**Prompt:**
Your task is to copy the lines of the data below from the line holding "time: 0.780 ns" through the line holding "setup path in", inclusive, exactly and with nothing added.

**Given records:**
----------

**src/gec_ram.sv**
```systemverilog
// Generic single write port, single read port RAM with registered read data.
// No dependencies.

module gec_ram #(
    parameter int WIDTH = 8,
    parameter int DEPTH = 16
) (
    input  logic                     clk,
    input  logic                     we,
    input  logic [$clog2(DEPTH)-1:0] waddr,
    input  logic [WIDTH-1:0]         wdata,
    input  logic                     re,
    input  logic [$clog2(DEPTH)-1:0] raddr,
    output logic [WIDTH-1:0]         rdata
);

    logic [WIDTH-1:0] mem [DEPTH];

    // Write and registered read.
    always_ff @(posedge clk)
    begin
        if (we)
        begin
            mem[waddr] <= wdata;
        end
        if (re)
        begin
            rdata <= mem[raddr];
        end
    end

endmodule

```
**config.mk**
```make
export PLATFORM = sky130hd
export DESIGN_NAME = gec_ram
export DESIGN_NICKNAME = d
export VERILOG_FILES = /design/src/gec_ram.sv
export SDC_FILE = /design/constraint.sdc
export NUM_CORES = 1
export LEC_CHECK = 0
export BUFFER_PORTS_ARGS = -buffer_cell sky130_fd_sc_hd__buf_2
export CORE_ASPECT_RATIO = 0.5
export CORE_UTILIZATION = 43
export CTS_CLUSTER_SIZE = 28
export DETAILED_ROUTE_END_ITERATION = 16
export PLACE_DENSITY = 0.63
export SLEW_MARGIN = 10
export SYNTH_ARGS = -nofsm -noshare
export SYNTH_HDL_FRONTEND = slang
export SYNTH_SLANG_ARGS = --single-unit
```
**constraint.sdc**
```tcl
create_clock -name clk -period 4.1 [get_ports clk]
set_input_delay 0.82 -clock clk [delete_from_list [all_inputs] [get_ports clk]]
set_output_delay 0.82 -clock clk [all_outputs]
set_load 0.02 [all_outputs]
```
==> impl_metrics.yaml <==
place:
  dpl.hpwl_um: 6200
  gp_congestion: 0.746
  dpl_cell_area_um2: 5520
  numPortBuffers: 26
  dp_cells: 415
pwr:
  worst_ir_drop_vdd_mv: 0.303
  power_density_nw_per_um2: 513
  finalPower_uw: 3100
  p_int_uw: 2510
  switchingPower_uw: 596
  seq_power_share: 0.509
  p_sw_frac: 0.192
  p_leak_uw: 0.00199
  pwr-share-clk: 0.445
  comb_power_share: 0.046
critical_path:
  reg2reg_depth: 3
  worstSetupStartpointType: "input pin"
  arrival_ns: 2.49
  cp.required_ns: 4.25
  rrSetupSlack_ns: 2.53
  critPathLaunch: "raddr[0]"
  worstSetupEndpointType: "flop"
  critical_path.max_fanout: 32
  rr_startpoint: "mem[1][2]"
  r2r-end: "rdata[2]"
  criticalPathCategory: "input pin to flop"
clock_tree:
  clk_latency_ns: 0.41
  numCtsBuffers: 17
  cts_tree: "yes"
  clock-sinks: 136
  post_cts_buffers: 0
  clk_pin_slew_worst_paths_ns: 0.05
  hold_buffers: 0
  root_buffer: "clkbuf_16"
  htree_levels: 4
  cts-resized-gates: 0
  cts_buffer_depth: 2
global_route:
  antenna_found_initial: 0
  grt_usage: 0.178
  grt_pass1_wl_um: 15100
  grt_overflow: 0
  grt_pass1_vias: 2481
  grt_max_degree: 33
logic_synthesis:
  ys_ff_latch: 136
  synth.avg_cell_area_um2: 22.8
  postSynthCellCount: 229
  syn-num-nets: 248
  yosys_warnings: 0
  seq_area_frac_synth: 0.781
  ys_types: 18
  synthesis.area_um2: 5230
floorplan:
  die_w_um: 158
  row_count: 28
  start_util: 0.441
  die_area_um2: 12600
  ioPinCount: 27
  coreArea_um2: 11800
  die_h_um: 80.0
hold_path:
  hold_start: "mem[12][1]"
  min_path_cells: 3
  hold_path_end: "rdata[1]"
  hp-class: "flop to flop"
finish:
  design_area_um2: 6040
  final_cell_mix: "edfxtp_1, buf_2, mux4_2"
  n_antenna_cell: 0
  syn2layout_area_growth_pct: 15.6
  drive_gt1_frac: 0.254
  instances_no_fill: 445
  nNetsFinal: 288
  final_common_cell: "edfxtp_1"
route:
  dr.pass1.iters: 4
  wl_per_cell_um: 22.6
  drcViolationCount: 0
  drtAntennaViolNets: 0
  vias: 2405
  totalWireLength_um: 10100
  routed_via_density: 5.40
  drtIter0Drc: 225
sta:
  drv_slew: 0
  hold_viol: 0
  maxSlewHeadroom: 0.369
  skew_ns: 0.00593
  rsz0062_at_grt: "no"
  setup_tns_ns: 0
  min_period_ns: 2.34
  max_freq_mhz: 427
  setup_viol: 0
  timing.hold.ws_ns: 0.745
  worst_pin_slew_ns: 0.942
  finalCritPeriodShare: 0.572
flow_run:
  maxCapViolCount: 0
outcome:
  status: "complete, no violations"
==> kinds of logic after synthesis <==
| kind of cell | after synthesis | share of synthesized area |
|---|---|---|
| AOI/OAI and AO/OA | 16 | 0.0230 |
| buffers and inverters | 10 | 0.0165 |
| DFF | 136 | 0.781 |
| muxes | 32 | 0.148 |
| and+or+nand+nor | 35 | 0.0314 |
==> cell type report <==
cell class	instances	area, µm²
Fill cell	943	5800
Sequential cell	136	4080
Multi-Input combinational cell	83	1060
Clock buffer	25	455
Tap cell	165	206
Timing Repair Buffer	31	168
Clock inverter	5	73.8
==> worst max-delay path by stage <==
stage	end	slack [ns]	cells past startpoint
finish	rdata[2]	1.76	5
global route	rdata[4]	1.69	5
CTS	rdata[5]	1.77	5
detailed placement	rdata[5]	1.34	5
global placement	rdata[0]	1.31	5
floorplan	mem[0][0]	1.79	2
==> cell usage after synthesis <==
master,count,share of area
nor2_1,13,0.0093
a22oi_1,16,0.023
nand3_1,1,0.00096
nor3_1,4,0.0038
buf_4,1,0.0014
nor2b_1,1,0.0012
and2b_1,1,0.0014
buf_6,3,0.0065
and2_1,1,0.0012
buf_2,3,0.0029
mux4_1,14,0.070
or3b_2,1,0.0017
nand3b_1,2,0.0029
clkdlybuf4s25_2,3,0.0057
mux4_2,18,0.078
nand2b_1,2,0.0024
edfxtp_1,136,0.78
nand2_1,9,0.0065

----------

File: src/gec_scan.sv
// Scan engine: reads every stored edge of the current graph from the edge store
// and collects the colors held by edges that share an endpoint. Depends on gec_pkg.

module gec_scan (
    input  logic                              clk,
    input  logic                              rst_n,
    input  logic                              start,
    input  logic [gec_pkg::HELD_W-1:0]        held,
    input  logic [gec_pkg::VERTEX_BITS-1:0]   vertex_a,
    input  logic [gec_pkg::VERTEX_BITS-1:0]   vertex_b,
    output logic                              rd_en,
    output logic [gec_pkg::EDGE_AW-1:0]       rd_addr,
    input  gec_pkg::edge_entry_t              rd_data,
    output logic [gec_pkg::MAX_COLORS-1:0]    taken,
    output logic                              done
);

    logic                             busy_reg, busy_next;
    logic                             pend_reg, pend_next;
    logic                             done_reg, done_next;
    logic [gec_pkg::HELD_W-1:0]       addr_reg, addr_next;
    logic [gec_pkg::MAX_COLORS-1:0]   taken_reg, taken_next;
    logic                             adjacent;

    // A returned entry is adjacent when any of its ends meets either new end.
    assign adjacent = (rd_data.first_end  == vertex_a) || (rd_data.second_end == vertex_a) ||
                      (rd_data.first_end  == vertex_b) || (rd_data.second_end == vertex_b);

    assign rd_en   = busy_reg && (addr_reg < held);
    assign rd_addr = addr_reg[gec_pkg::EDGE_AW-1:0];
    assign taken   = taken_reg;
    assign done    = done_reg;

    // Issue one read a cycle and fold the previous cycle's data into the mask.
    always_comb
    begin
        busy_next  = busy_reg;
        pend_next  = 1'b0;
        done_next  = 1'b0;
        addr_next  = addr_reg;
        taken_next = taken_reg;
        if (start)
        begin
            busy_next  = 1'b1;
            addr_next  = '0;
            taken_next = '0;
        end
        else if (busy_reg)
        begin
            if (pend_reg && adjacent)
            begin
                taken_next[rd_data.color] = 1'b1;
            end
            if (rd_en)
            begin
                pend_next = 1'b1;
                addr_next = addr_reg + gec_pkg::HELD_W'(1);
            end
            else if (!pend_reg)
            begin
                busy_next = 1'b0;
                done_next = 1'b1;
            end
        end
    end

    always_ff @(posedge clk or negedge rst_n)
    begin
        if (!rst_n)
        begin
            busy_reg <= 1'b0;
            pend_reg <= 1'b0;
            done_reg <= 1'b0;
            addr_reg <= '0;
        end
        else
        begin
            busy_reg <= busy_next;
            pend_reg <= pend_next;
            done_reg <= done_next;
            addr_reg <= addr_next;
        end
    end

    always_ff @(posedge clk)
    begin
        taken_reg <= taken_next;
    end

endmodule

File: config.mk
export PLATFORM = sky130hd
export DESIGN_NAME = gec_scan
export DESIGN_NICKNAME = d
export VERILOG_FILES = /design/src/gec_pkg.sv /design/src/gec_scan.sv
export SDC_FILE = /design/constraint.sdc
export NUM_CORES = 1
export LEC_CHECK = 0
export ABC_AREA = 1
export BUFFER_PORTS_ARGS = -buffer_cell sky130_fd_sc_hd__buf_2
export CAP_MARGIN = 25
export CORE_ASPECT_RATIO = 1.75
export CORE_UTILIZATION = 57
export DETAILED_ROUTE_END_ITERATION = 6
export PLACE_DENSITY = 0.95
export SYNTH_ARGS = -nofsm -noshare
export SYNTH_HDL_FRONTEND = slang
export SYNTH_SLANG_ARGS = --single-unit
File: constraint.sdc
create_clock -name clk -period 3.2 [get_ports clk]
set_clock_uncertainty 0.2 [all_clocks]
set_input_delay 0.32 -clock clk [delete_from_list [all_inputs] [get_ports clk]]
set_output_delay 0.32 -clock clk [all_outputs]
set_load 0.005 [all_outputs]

----------

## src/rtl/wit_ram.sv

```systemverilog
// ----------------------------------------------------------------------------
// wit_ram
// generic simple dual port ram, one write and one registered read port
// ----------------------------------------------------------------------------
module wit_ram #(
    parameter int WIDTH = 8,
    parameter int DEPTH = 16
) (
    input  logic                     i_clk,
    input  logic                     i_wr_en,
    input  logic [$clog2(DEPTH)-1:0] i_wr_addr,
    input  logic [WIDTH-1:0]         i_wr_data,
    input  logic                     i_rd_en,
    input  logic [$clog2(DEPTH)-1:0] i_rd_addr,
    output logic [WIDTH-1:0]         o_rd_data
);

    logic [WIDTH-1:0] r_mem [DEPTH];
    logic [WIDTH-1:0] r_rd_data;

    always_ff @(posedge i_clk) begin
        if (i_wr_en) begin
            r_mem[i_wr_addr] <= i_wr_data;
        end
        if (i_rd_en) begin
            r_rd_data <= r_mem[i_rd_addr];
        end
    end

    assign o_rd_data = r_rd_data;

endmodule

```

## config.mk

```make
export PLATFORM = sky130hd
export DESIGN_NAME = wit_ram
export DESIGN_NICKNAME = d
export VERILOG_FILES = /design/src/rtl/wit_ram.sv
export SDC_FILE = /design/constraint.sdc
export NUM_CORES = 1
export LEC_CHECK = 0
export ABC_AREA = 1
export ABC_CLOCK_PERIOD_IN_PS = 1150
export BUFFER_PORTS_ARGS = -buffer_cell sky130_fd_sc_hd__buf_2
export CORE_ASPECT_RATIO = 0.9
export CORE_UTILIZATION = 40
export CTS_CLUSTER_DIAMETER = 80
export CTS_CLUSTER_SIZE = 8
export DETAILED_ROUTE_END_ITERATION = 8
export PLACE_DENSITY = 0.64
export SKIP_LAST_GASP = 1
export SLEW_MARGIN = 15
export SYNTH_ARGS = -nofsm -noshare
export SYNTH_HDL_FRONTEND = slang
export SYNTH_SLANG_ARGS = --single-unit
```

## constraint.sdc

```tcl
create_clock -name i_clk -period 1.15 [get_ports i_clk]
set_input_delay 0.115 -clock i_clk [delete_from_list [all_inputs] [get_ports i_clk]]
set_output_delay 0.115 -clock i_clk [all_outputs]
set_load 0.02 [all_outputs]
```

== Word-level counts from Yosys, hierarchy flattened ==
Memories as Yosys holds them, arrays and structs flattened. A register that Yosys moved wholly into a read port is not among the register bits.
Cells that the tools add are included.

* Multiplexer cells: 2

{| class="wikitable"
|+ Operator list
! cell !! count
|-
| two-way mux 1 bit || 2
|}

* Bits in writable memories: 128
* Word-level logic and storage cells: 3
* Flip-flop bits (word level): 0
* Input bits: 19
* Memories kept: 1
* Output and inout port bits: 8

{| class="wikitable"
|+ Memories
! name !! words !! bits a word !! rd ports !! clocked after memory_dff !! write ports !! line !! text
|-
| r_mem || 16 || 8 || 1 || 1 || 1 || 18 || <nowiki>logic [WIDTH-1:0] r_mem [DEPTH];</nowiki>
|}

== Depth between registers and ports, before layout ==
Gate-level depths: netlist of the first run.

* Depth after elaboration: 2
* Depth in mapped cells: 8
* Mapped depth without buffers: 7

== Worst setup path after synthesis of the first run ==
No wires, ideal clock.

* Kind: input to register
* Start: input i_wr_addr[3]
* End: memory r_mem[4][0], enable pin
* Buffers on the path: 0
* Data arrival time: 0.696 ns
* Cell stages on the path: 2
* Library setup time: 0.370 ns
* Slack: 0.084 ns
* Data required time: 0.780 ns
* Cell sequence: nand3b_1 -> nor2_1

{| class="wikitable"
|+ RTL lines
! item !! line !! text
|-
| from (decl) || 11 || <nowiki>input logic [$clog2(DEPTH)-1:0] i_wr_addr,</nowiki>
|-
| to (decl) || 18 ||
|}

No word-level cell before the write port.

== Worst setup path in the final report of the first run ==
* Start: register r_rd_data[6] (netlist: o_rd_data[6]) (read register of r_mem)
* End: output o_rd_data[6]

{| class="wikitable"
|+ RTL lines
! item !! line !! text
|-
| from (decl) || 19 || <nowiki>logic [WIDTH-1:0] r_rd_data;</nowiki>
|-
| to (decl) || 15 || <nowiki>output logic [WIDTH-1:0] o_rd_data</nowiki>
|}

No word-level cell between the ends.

----------

**Solution below:**
* Data required time: 0.780 ns
* Cell sequence: nand3b_1 -> nor2_1

{| class="wikitable"
|+ RTL lines
! item !! line !! text
|-
| from (decl) || 11 || <nowiki>input logic [$clog2(DEPTH)-1:0] i_wr_addr,</nowiki>
|-
| to (decl) || 18 ||
|}

No word-level cell before the write port.

== Worst setup path in the final report of the first run ==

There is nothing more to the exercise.